Soucek2, M. Hradilek2, M. Lepsik2, J. Konvalinka2 and J. Sedlacek1
1Institute of Molecular Genetics, Academy of Sciences of the Czech Republic, Flemingovo nám. 2, 16637 Prague 6
2Institute of Organic Chemistry and Biochemistry, Academy of Sciences of the Czech Republic, Flemingovo nám. 2, 16610 Prague 6
The x-ray structure of a complex of HIV-1 protease (PR) with a
phenylnorstatine inhibitor Z‑Pns‑Phe‑Glu‑Glu‑NH2
has been determined at 1.03 Å, the highest resolution so far
reported for any HIV PR complex. The inhibitor shows subnanomolar Ki values for
both the wild‑type PR and the variant representing one of the most common
mutations linked to resistance development. The structure comprising the
phenylnorstatine moiety of (2R,3S)
chirality displays a unique pattern of hydrogen bonding to the two catalytic
aspartate residues. This high resolution allows to assess the donor/acceptor
relations of this hydrogen bonding, and to indicate a proton shared by the two
catalytic residues.
A structure-aided design of HIV PR inhibitors has led to a class of drugs useful in clinical anti-HIV intervention [see ref. 1 for review]. Nevertheless, mutational development of HIV PR drug resistance presents a major medical complication.

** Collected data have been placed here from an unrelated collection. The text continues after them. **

Source: an optimization exercise on an open RTL-to-GDS flow (aim: small area). Production flows keep margins and buffers that such runs may drop.
The RTL was checked by simulation tests, not by an equivalence proof against the original design.
No activity file was given, so power comes from the tool's default toggle rates.

--- flow/run.sh ---
#!/bin/bash
# synth_recipe.tcl (not shown) runs the flow's synth.tcl, then flattens the netlist and writes it again
# the make line also repeats each setting of config.mk as NAME=value (left out here)
make -C /OpenROAD-flow-scripts/flow DESIGN_CONFIG=/design/flow/config.mk WORK_HOME=/design/flow/orfs CLKGATE_MAP_FILE= SYNTH_SCRIPT=/design/flow/synth_recipe.tcl finish
--- flow/constraint.sdc ---
create_clock -name core_clock -period 6.0 [get_ports {clk}]
set_input_delay 1.2000 -clock core_clock [delete_from_list [all_inputs] [get_ports {clk}]]
set_output_delay 1.2000 -clock core_clock [all_outputs]
set_load 0.01 [all_outputs]
--- flow/config.mk ---
export PLATFORM = sky130hd
export DESIGN_NAME = sigmoid_sweep_harness
export DESIGN_NICKNAME = sigmoid_sweep_harness
export VERILOG_FILES = /design/flow/design.v
export SDC_FILE = /design/flow/constraint.sdc
export NUM_CORES = 4
export LEC_CHECK = 0
export CAP_MARGIN = 20
export CORE_MARGIN = 2
export CORE_UTILIZATION = 65
export CTS_BUF_LIST = sky130_fd_sc_hd__clkbuf_4 sky130_fd_sc_hd__clkbuf_8
export PLACE_DENSITY = 0.75
export SLEW_MARGIN = 20
export SYNTH_HIERARCHICAL = 1
export SYNTH_MINIMUM_KEEP_SIZE = 0
--- flow/design.v ---
`default_nettype none
module sigmoid_sweep_harness (
  input  wire         clk,
  input  wire         rst,
  input  wire         start,
  input  wire [15:0]  base,
  input  wire [15:0]  step,
  input  wire [8:0]   count,
  output logic        dut_valid_in,
  output logic [15:0] dut_data_in,
  input  wire         dut_valid_out,
  input  wire [15:0]  dut_data_out,
  input  wire [7:0]   rd_addr,
  output logic [15:0] rd_data,
  output logic        busy,
  output logic        done,
  output logic        timeout_err,
  output logic [8:0]  n_captured
);
  localparam int NR = 64;    
  localparam int S  = 4;     
  logic [1:0]  r_state;
  logic [15:0] r_step;
  logic [7:0]  r_lenm1;           
  logic        r_last;            
  logic [5:0]  r_timer;
  localparam logic [1:0] IDLE = 2'd0, WAIT_HI = 2'd1, WAIT_LO = 2'd2;
  wire w_wr  = (r_state == WAIT_HI) && dut_valid_out;
  wire w_tmo = (r_timer == 6'd63);
  always_ff @(posedge clk or posedge rst) begin
    if (rst) begin
      r_state      <= IDLE;
      r_timer      <= '0;
      dut_valid_in <= 1'b0;
      dut_data_in  <= '0;
      busy         <= 1'b0;
      done         <= 1'b0;
      timeout_err  <= 1'b0;
      n_captured   <= '0;
    end else begin
      case (r_state)
        IDLE: begin
          if (start) begin
            done        <= (count == '0);
            timeout_err <= 1'b0;
            n_captured  <= '0;
            if (count != '0) begin
              r_timer      <= '0;
              dut_data_in  <= base;
              dut_valid_in <= 1'b1;
              busy         <= 1'b1;
              r_state      <= WAIT_HI;
            end
          end
        end
        WAIT_HI: begin
          if (dut_valid_out) begin
            n_captured   <= n_captured + 9'd1;
            dut_valid_in <= 1'b0;
            r_timer      <= '0;
            r_state      <= WAIT_LO;
          end else if (w_tmo) begin
            timeout_err  <= 1'b1;
            done         <= 1'b1;
            busy         <= 1'b0;
            dut_valid_in <= 1'b0;
            r_state      <= IDLE;
          end else begin
            r_timer <= r_timer + 6'd1;
          end
        end
        WAIT_LO: begin
          if (!dut_valid_out) begin
            r_timer <= '0;
            if (r_last) begin
              busy    <= 1'b0;
              done    <= 1'b1;
              r_state <= IDLE;
            end else begin
              dut_data_in  <= dut_data_in + r_step;
              dut_valid_in <= 1'b1;
              r_state      <= WAIT_HI;
            end
          end else if (w_tmo) begin
            timeout_err  <= 1'b1;
            done         <= 1'b1;
            busy         <= 1'b0;
            dut_valid_in <= 1'b0;
            r_state      <= IDLE;
          end else begin
            r_timer <= r_timer + 6'd1;
          end
        end
        default: r_state <= IDLE;
      endcase
    end
  end
  always_ff @(posedge clk) begin
    if (r_state == IDLE && start) begin
      r_step  <= step;
      r_lenm1 <= (count[8] || count == '0) ? 8'hff : 8'(count - 9'd1);
    end
    if (w_wr) r_last <= (n_captured[7:0] == r_lenm1);
  end
  logic [1:0]  r_ph;                  
  logic        r_lap;                 
  logic [15:0] r_w0;                  
  logic [15:0] r_ring [NR*S];         
  always_ff @(posedge clk or posedge rst) begin
    if (rst) begin
      r_ph  <= '0;
      r_lap <= 1'b0;
    end else begin
      r_ph  <= r_ph + 2'd1;
      if (r_ph == 2'd3) r_lap <= !r_lap;
    end
  end
  wire [7:0] w_wa  = n_captured[7:0];           
  wire       w_wr0 = w_wr && (w_wa == 8'd0);
  wire       w_req = w_wr && (w_wa != 8'd0);
  always_ff @(posedge clk) begin
    if (w_wr0) r_w0 <= dut_data_out;
  end
  logic [1:0]  f_v;
  logic        f_wp, f_hp;
  logic [7:0]  f_addr [2];
  logic [15:0] f_data [2];
  wire       w_hv    = f_v[f_hp];
  wire [7:0] w_haddr = f_addr[f_hp];
  wire       w_land  = w_hv && (w_haddr[1:0] == r_ph);
  wire       w_dir   = w_req && !w_hv && (w_wa[1:0] == r_ph);
  wire       w_push  = w_req && !w_dir;
  wire       w_pv    = w_land || w_dir;
  wire [5:0] w_pring = w_land ? w_haddr[7:2] : w_wa[7:2];
  wire [15:0] w_bus  = w_land ? f_data[f_hp] : dut_data_out;
  wire        w_wpol = r_lap ^ (r_ph == 2'd3);
  wire [15:0] w_busx = ~(w_bus ^ {16{w_wpol}});
  always_ff @(posedge clk or posedge rst) begin
    if (rst) begin
      f_v  <= '0;
      f_wp <= 1'b0;
      f_hp <= 1'b0;
    end else begin
      if (w_land) begin
        f_v[f_hp] <= 1'b0;
        f_hp      <= !f_hp;
      end
      if (w_push) begin
        f_v[f_wp] <= 1'b1;
        f_wp      <= !f_wp;
      end
    end
  end
  always_ff @(posedge clk) begin
    if (w_push) begin
      f_addr[f_wp] <= w_wa;
      f_data[f_wp] <= dut_data_out;
    end
  end
  for (genvar r = 0; r < NR; r++) begin : g_ring
    wire w_pe  = w_pv && (w_pring == 6'(r));
    wire w_pen = !w_pe;
    wire [15:0] w_in;
    for (genvar b = 0; b < 16; b++) begin : g_port
      ssh_o22ai u_port (.a1(w_pen), .a2(w_busx[b]), .b1(w_pe), .b2(r_ring[r*S][b]),
                        .y(w_in[b]));
    end
    for (genvar q = 0; q < S - 1; q++) begin : g_pos
      always_ff @(posedge clk) r_ring[r*S + q] <= r_ring[r*S + q + 1];
    end
    always_ff @(posedge clk) r_ring[r*S + S - 1] <= w_in;
  end
  wire       w_r0 = (rd_addr == 8'd0);
  wire [1:0] w_rq = rd_addr[1:0] - r_ph;        
  wire w_m0 = f_v[0] && (f_addr[0] == rd_addr);
  wire w_m1 = f_v[1] && (f_addr[1] == rd_addr);
  logic [NR*S-1:0]    w_sel;
  logic [16*NR*S-1:0] w_src;
  always_comb begin
    integer r, q;
    for (r = 0; r < NR; r = r + 1)
      for (q = 0; q < S; q = q + 1) begin
        w_sel[r*S + q] = (rd_addr[7:2] == r[5:0]) && (w_rq == q[1:0]);
        w_src[16*(r*S + q) +: 16] = r_ring[r*S + q];
      end
  end
  wire [15:0] w_tn;
  for (genvar b = 0; b < 16; b++) begin : g_tree
    wire [85:0] g;
    wire [21:0] h;
    wire [10:0] k;
    wire [2:0]  m;
    for (genvar i = 0; i < 84; i++) begin : g_l1
      ssh_aoi222 u (
        .a0(w_sel[3*i]),     .b0(w_src[16*(3*i) + b]),
        .a1(w_sel[3*i + 1]), .b1(w_src[16*(3*i + 1) + b]),
        .a2(w_sel[3*i + 2]), .b2(w_src[16*(3*i + 2) + b]),
        .y(g[i]));
    end
    for (genvar i = 0; i < 2; i++) begin : g_l1b
      ssh_aoi22 u (
        .a0(w_sel[252 + 2*i]),     .b0(w_src[16*(252 + 2*i) + b]),
        .a1(w_sel[252 + 2*i + 1]), .b1(w_src[16*(252 + 2*i + 1) + b]),
        .y(g[84 + i]));
    end
    for (genvar i = 0; i < 21; i++) begin : g_l2
      ssh_nand4 u (.a(g[4*i]), .b(g[4*i + 1]), .c(g[4*i + 2]), .d(g[4*i + 3]), .y(h[i]));
    end
    ssh_nand2 u_l2b (.a(g[84]), .b(g[85]), .y(h[21]));
    for (genvar i = 0; i < 11; i++) begin : g_l3
      ssh_nor2 u (.a(h[2*i]), .b(h[2*i + 1]), .y(k[i]));
    end
    ssh_nand4 u_l4a (.a(k[0]), .b(k[1]), .c(k[2]), .d(k[3]), .y(m[0]));
    ssh_nand4 u_l4b (.a(k[4]), .b(k[5]), .c(k[6]), .d(k[7]), .y(m[1]));
    ssh_nand3 u_l4c (.a(k[8]), .b(k[9]), .c(k[10]), .y(m[2]));
    ssh_nor3  u_l5  (.a(m[0]), .b(m[1]), .c(m[2]), .y(w_tn[b]));
  end
  wire w_rpol = r_lap ^ (rd_addr[1:0] < r_ph) ^ (rd_addr[1:0] != 2'd3);
  always_ff @(posedge clk or posedge rst) begin
    if (rst)       rd_data <= '0;
    else if (w_m0) rd_data <= f_data[0];
    else if (w_m1) rd_data <= f_data[1];
    else if (w_r0) rd_data <= r_w0;
    else           rd_data <= ~w_tn ^ {16{w_rpol}};
  end
endmodule
module ssh_nand4 (input wire a, b, c, d, output wire y);
  assign y = ~(a & b & c & d);
endmodule
module ssh_nand3 (input wire a, b, c, output wire y);
  assign y = ~(a & b & c);
endmodule
module ssh_nand2 (input wire a, b, output wire y);
  assign y = ~(a & b);
endmodule
module ssh_nor3 (input wire a, b, c, output wire y);
  assign y = ~(a | b | c);
endmodule
module ssh_nor2 (input wire a, b, output wire y);
  assign y = ~(a | b);
endmodule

A combinatorial chemistry approach2 yielded a series of novel pluripotent HIV PR inhibitors having a picomolar range of their Ki values for the wild‑type HIV PR as well as various degrees of insensitivity of their inhibitory potency to HIV PR variants with mutations in positions 48, 82, 84 and 90, often found in drug-resistant PR strains3. In this work, the structure of wild-type HIV PR, complexed with one of these inhibitors, Z‑Pns‑Phe‑Glu‑Glu‑NH2 (Z, benzyloxycarbonyl; Pns, phenylnorstatine, (2R,3S)-3-amino-2-hydroxy-4-phenylbutanoic acid, termed hereafter KI2), is described. The phenylnorstatine group, an untypical inhibitor moiety, served the purpose to investigate the potential of replacement of amino acid residues with larger groups (the "main chain" between the aromatic groups occupying S1' and S1 pockets is longer by one carbonyl group, as compared to common, e.g., hydroxyethylene or hydroxyethylamine isosteres). This compound inhibits the Val82Ala mutant of HIV PR with a Ki value 0.11 nM, while the wild-type HIV PR inhibition has Ki = 0.18 nM3.

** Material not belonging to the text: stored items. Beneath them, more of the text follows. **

Background: an optimization exercise with open tools, aiming at small area, a short achievable clock period and few clock cycles per item. Do not read the settings as production practice. In this exercise RTL edits were held to simulation tests only and were not proved equivalent to the original.

Setup of run a:
// exec_top
module exec_top (
    input  logic        clk_i,
    input  logic        reset_i,
    input  logic        issue_valid_i,
    input  logic [3:0]  issue_tag_i,
    input  logic [1:0]  issue_fu_i,
    input  logic [2:0]  issue_op_i,
    input  logic [31:0] issue_vj_i,
    input  logic [31:0] issue_vk_i,
    output logic        issue_ready_o,
    output logic        cdb_valid_o,
    output logic [3:0]  cdb_tag_o,
    output logic [31:0] cdb_value_o,
    output logic        cdb_taken_o
);
==> module booth_mult, before the edit <==
module booth_mult (
    input  logic        clk_i,
    input  logic        reset_i,
    input  logic        start_i,   
    input  logic [31:0] a_i,
    input  logic [31:0] b_i,
    input  logic [3:0]  tag_i,
    input  logic        hi_i,      
    input  logic        grant_i,
    output logic        free_o,    
    output logic        valid_o,
    output logic [3:0]  tag_o,
    output logic [31:0] value_o
);
    logic        busy_q;
    logic        done_q;
    logic [1:0]  cnt_q;
    logic [1:0]  last_q;    
    logic [31:0] mcand_q;
    logic [31:0] mplr_q;    
    logic [3:0]  one_q;     
    logic [3:0]  two_q;
    logic [3:0]  neg_q;
    logic [33:0] acc_q;     
    logic [3:0]  tag_q;
    logic        hi_q;
    logic [41:0] sum;
    function automatic void booth(input logic [8:0] bits, output logic [3:0] one,
                                  output logic [3:0] two, output logic [3:0] neg);
        for (int j = 0; j < 4; j++) begin
            logic [2:0] d;
            d      = bits[2*j +: 3];
            neg[j] = d[2] & ~(d[1] & d[0]);
            one[j] = d[1] ^ d[0];
            two[j] = (d[2] & ~d[1] & ~d[0]) | (~d[2] & d[1] & d[0]);
        end
    endfunction
    logic [3:0] one_ld, two_ld, neg_ld, one_nx, two_nx, neg_nx;
    function automatic logic [1:0] steps(input logic [31:0] x);
        if (x[31:7] == '0 || x[31:7] == '1)        steps = 2'd0;
        else if (x[31:15] == '0 || x[31:15] == '1) steps = 2'd1;
        else if (x[31:23] == '0 || x[31:23] == '1) steps = 2'd2;
        else                                       steps = 2'd3;
    endfunction
    logic [1:0]  sa, sb;
    logic        swap;
    logic [31:0] mcand_ld, mplr_ld;
    assign sa       = steps(a_i);
    assign sb       = steps(b_i);
    assign swap     = (sa < sb);
    assign mcand_ld = swap ? b_i : a_i;
    assign mplr_ld  = swap ? a_i : b_i;
    always_comb begin
        booth({mplr_ld[7:0], 1'b0}, one_ld, two_ld, neg_ld);
        booth(mplr_q[15:7], one_nx, two_nx, neg_nx);
    end
    localparam logic [41:0] KOFF = 42'd426 << 33;
    logic [41:0] row [6];
    logic [41:0] a1, b1, a2, b2, a3, b3, a4, b4;
    logic [42:0] total;
    always_comb begin
        for (int j = 0; j < 4; j++) begin
            logic [33:0] pp;
            pp  = ({34{one_q[j]}} & {{2{mcand_q[31]}}, mcand_q}) |
                  ({34{two_q[j]}} & {mcand_q[31], mcand_q, 1'b0});
            pp  = pp ^ {34{neg_q[j]}};
            row[j] = 42'({~pp[33], pp[32:0]}) << (2*j);
        end
        row[0] = row[0] | KOFF;
        row[1][0] = neg_q[0];
        row[2][2] = neg_q[1];
        row[3][4] = neg_q[2];
        row[4] = 42'({~acc_q[33], acc_q[32:0]});
        row[5] = 42'(neg_q[3]) << 6;
        {a1, b1} = exec_pkg::csa(row[0], row[1], row[4]);
        {a2, b2} = exec_pkg::csa(row[2], row[3], row[5]);
        {a3, b3} = exec_pkg::csa(a1, b1, a2);
        {a4, b4} = exec_pkg::csa(a3, b3, b2);
        total = exec_pkg::add(a4, b4, 1'b0, 42);
        sum   = total[41:0];
    end
    always_ff @(posedge clk_i or posedge reset_i) begin
        if (reset_i) begin
            busy_q <= 1'b0;
            done_q <= 1'b0;
        end else if (start_i) begin
            busy_q <= 1'b1;
            done_q <= 1'b0;
        end else if (busy_q) begin
            if (cnt_q == last_q) begin
                busy_q <= 1'b0;
                done_q <= 1'b1;
            end
        end else if (grant_i) begin
            done_q <= 1'b0;
        end
    end
    always_ff @(posedge clk_i) begin
        if (start_i) begin
            mcand_q <= mcand_ld;
            mplr_q  <= mplr_ld;
            last_q  <= swap ? sa : sb;
            one_q   <= one_ld;
            two_q   <= two_ld;
            neg_q   <= neg_ld;
            acc_q   <= '0;
            cnt_q   <= '0;
            tag_q   <= tag_i;
            hi_q    <= hi_i;
        end else if (busy_q) begin
            acc_q  <= sum[41:8];
            mplr_q <= {sum[7:0], mplr_q[31:8]};
            one_q  <= one_nx;
            two_q  <= two_nx;
            neg_q  <= neg_nx;
            cnt_q  <= cnt_q + 2'd1;
        end
    end
    assign free_o  = ~busy_q & (~done_q | grant_i);
    assign valid_o = done_q;
    assign tag_o   = tag_q;
    logic [95:0] prod_w;
    logic [63:0] prod;
    assign prod_w  = {{30{acc_q[33]}}, acc_q, mplr_q};
    assign prod    = 64'(prod_w >> {(2'd3 - last_q), 3'b000});
    assign value_o = hi_q ? prod[63:32] : prod[31:0];
endmodule
Settings: LEC_CHECK=0, ABC_AREA=1, CAP_MARGIN=20, CORE_MARGIN=2, CORE_UTILIZATION=40, SETUP_SLACK_MARGIN=1.0, SLEW_MARGIN=20; clock period 5.5 ns.
run.sh (not shown) runs the stock make flow with config.mk's settings and CLKGATE_MAP_FILE= SYNTH_SCRIPT=/design/flow/synth_recipe.tcl, a recipe that flattens the netlist after the stock synthesis.
Testbench counts of run a, summed over its fixed seeds: cycles 4,437, items 3,200.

1. Wlodawer, A.; Vondrasek, J. Inhibitors of HIV-1 Protease: A major success of structure-assisted drug design. Anu. Rev. Biophys. Biomol. Struct. 1998, 27, 249-284.
2. Houghten, R. A.; Pinilla, C.; Blondelle, S. E.; Appel, J. R.; Dooley, C.T.; Cuervo, J. H. Generation and use of synthetic peptide combinatorial libraries for basic research and drug discovery. Nature 1991, 354, 84-86.

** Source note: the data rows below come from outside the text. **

Source: an optimization exercise on an open RTL-to-GDS flow (aim: small area, a short achievable clock period and few clock cycles). Production flows keep margins and buffers that such runs may drop. The RTL was checked by simulation tests, not by an equivalence proof against the original design. Power and IR drop assume default switching activity.

## design.v

```verilog
`default_nettype none
module tlp_packer
(
    input  wire logic                                    clk_sys,
    input  wire logic                                    rst,
    input  wire logic [2*32-1:0]   rx_data,
    input  wire logic [2*4-1:0]              rx_keep,
    input  wire logic                                    rx_last,
    input  wire logic                                    rx_valid,
    output logic                                         rx_ready,
    output logic                                         pack_valid,
    output logic [(4*32 + 4 + 1)-1:0]               pack_beat,
    input  wire logic                                    pack_ready
);
    localparam int CNT_W = $clog2(4 + 1);
    logic [4*32-1:0]  stage_dw;
    logic [CNT_W-1:0]           dw_cnt;
    logic                       last_q;
    logic                       take;
    logic                       word_out;
    logic [CNT_W-1:0]           base;
    logic [CNT_W-1:0]           cnt_next;
    logic [4-1:0]   keepdw;
    assign rx_ready = pack_ready;
    assign take     = rx_valid && rx_ready;
    assign word_out = last_q || (dw_cnt > CNT_W'(2));
    assign base     = word_out ? '0 : dw_cnt;
    assign cnt_next = base + CNT_W'(1) + CNT_W'(rx_keep[32/8]);
    always_ff @(posedge clk_sys)
    begin
        if (rst)
        begin
            dw_cnt <= '0;
            last_q <= 1'b0;
        end
        else if (take)
        begin
            dw_cnt <= cnt_next;
            last_q <= rx_last;
        end
        else if (word_out)
        begin
            dw_cnt <= '0;
            last_q <= 1'b0;
        end
    end
    always_ff @(posedge clk_sys)
    begin
        if (take)
        begin
            stage_dw[base*32 +: 2*32] <= rx_data;
        end
    end
    assign keepdw = {dw_cnt > CNT_W'(3), dw_cnt > CNT_W'(2), dw_cnt > CNT_W'(1), 1'b1};
    assign pack_valid = word_out;
    assign pack_beat  = {stage_dw, keepdw, last_q};
endmodule
`default_nettype wire
`default_nettype none
module tlp_fifo
#(
    parameter int WIDTH = (4*32 + 4 + 1)
)
(
    input  wire logic               clk_sys,
    input  wire logic               rst,
    input  wire logic               wr_valid,
    input  wire logic [WIDTH-1:0]   wr_beat,
    output logic                    wr_ready,
    output logic                    rd_valid,
    output logic [WIDTH-1:0]        rd_beat,
    input  wire logic               rd_ready
);
    localparam int DEPTH = 8;
    localparam int PTR_W = $clog2(DEPTH);
    localparam int CNT_W = $clog2(DEPTH + 1);
    logic [WIDTH-1:0]   mem [DEPTH];
    logic [PTR_W-1:0]   wr_ptr;
    logic [PTR_W-1:0]   rd_ptr;
    logic [CNT_W-1:0]   fill;
    logic               do_wr;
    logic               do_rd;
    assign do_wr = wr_valid;
    assign do_rd = rd_valid && rd_ready;
    assign wr_ready = fill <= CNT_W'(DEPTH - 2);
    assign rd_valid = fill != '0;
    assign rd_beat  = mem[rd_ptr];
    always_ff @(posedge clk_sys)
    begin
        if (do_wr)
        begin
            mem[wr_ptr] <= wr_beat;
        end
    end
    always_ff @(posedge clk_sys)
    begin
        if (rst)
        begin
            wr_ptr <= '0;
            rd_ptr <= '0;
            fill   <= '0;
        end
        else
        begin
            if (do_wr)
                wr_ptr <= (wr_ptr == PTR_W'(DEPTH - 1)) ? '0 : wr_ptr + 1'b1;
            if (do_rd)
                rd_ptr <= (rd_ptr == PTR_W'(DEPTH - 1)) ? '0 : rd_ptr + 1'b1;
            case ({do_wr, do_rd})
                2'b10:   fill <= fill + 1'b1;
                2'b01:   fill <= fill - 1'b1;
                default: fill <= fill;
            endcase
        end
    end
endmodule
`default_nettype wire
`default_nettype none
module tlp_unpacker
(
    input  wire logic                                    clk_sys,
    input  wire logic                                    rst,
    input  wire logic                                    wide_valid,
    input  wire logic [(4*32 + 4 + 1)-1:0]          wide_beat,
    output logic                                         wide_ready,
    output logic [2*32-1:0]        tx_data,
    output logic [2*4-1:0]                   tx_keep,
    output logic                                         tx_last,
    output logic                                         tx_valid,
    input  wire logic                                    tx_ready
);
    localparam int BEAT_BITS = 2*32;
    logic [4*32-1:0] w_data;
    logic [4-1:0]   w_keepdw;
    logic                       w_last;
    logic [BEAT_BITS-1:0]       hi_data;
    logic                       hi_two;
    logic                       hi_last;
    logic                       hi_pend;
    logic                       two_dw;
    logic                       wide_take;
    assign {w_data, w_keepdw, w_last} = wide_beat;
    assign wide_ready = tx_ready && !hi_pend;
    assign wide_take  = wide_valid && wide_ready;
    assign two_dw   = hi_pend ? hi_two : w_keepdw[1];
    assign tx_valid = hi_pend || wide_valid;
    assign tx_data  = hi_pend ? hi_data : w_data[BEAT_BITS-1:0];
    assign tx_keep  = two_dw ? 8'hff : 8'h0f;
    assign tx_last  = hi_pend ? hi_last : (w_last && !w_keepdw[2]);
    always_ff @(posedge clk_sys)
    begin
        if (rst)
        begin
            hi_pend <= 1'b0;
        end
        else if (wide_take)
        begin
            hi_pend <= w_keepdw[2];
        end
        else if (hi_pend && tx_ready)
        begin
            hi_pend <= 1'b0;
        end
    end
    always_ff @(posedge clk_sys)
    begin
        if (wide_take)
        begin
            hi_data <= w_data[2*BEAT_BITS-1:BEAT_BITS];
            hi_two  <= w_keepdw[3];
            hi_last <= w_last;
        end
    end
endmodule
`default_nettype wire
`default_nettype none
module intx_pacer (
    input  wire logic   clk_sys,
    input  wire logic   rst,
    input  wire logic   int_rdy,
    output logic        int_assert
);
    localparam logic [31:0] LFSR_TAPS = 32'h0000_00ae;
    localparam int          HOLD_W    = $clog2(64 + 1);
    typedef enum logic [1:0] {
        ST_REQ,
        ST_DRAW,
        ST_HOLD
    } state_t;
    state_t             state;
    logic [31:0]        lfsr;
    logic [31:0]        lfsr_next;
    logic [HOLD_W-1:0]  hold_cnt;
    logic               int_q;
    assign lfsr_next  = {lfsr[30:0], lfsr[31]} ^ (lfsr[31] ? LFSR_TAPS : 32'h0);
    assign int_assert = int_q;
    always_ff @(posedge clk_sys)
    begin
        if (rst)
            lfsr <= 32'h097d_7840;
        else if (state == ST_DRAW)
            lfsr <= lfsr_next;
    end
    always_ff @(posedge clk_sys)
    begin
        if (rst)
        begin
            state    <= ST_REQ;
            int_q    <= 1'b0;
            hold_cnt <= '0;
        end
        else
        begin
            case (state)
                ST_REQ:
                begin
                    int_q <= 1'b1;
                    if (int_q && int_rdy)
                    begin
                        int_q <= 1'b0;
                        state <= ST_DRAW;
                    end
                end
                ST_DRAW:
                begin
                    if (lfsr > 32'h6000_0000)
                    begin
                        hold_cnt <= '0;
                        state    <= ST_HOLD;
                    end
                end
                ST_HOLD:
                begin
                    if (hold_cnt == HOLD_W'(64 - 1))
                    begin
                        int_q <= 1'b1;
                        state <= ST_REQ;
                    end
                    else
                    begin
                        hold_cnt <= hold_cnt + 1'b1;
                    end
                end
                default:
                begin
                    state <= ST_REQ;
                end
            endcase
        end
    end
endmodule
`default_nettype wire
`default_nettype none
module pcie_tlp_bridge
(
    input  wire logic                                    clk_sys,
    input  wire logic                                    rst,
    input  wire logic [2*32-1:0]   rx_data,
    input  wire logic [2*4-1:0]              rx_keep,
    input  wire logic                                    rx_last,
    input  wire logic                                    rx_valid,
    output logic                                         rx_ready,
    output logic [2*32-1:0]        tx_data,
    output logic [2*4-1:0]                   tx_keep,
    output logic                                         tx_last,
    output logic                                         tx_valid,
    input  wire logic                                    tx_ready,
    input  wire logic                                    int_rdy,
    output logic                                         int_assert
);
    logic                               pack_valid;
    logic [(4*32 + 4 + 1)-1:0]     pack_beat;
    logic                               pack_ready;
    logic                               wide_valid;
    logic [(4*32 + 4 + 1)-1:0]     wide_beat;
    logic                               wide_ready;
    tlp_packer i_tlp_packer (
        .clk_sys    ( clk_sys           ),
        .rst        ( rst               ),
        .rx_data    ( rx_data           ),
        .rx_keep    ( rx_keep           ),
        .rx_last    ( rx_last           ),
        .rx_valid   ( rx_valid          ),
        .rx_ready   ( rx_ready          ),
        .pack_valid ( pack_valid        ),
        .pack_beat  ( pack_beat         ),
        .pack_ready ( pack_ready        )
    );
    tlp_fifo i_tlp_fifo (
        .clk_sys    ( clk_sys           ),
        .rst        ( rst               ),
        .wr_valid   ( pack_valid        ),
        .wr_beat    ( pack_beat         ),
        .wr_ready   ( pack_ready        ),
        .rd_valid   ( wide_valid        ),
        .rd_beat    ( wide_beat         ),
        .rd_ready   ( wide_ready        )
    );
    tlp_unpacker i_tlp_unpacker (
        .clk_sys    ( clk_sys           ),
        .rst        ( rst               ),
        .wide_valid ( wide_valid        ),
        .wide_beat  ( wide_beat         ),
        .wide_ready ( wide_ready        ),
        .tx_data    ( tx_data           ),
        .tx_keep    ( tx_keep           ),
        .tx_last    ( tx_last           ),
        .tx_valid   ( tx_valid          ),
        .tx_ready   ( tx_ready          )
    );
    intx_pacer i_intx_pacer (
        .clk_sys    ( clk_sys           ),
        .rst        ( rst               ),
        .int_rdy    ( int_rdy           ),
        .int_assert ( int_assert        )
    );
endmodule
`default_nettype wire
```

3. Rinnova, M.; Hradilek, M.; Barinka, C.; Weber, J.; Soucek, M.; Vondrasek, J.; Klimkait, T.; Konvalinka, . A picomolar inhibitor of resistant strains of human immunodeficiency virus protease identified by a combinatorial approach. J. Arch. Biochem. Biophys. 2000, 382, 22-30.
Acknowledgement
The
authors wish to thank the staff of ESRF in Grenoble, beamline ID14.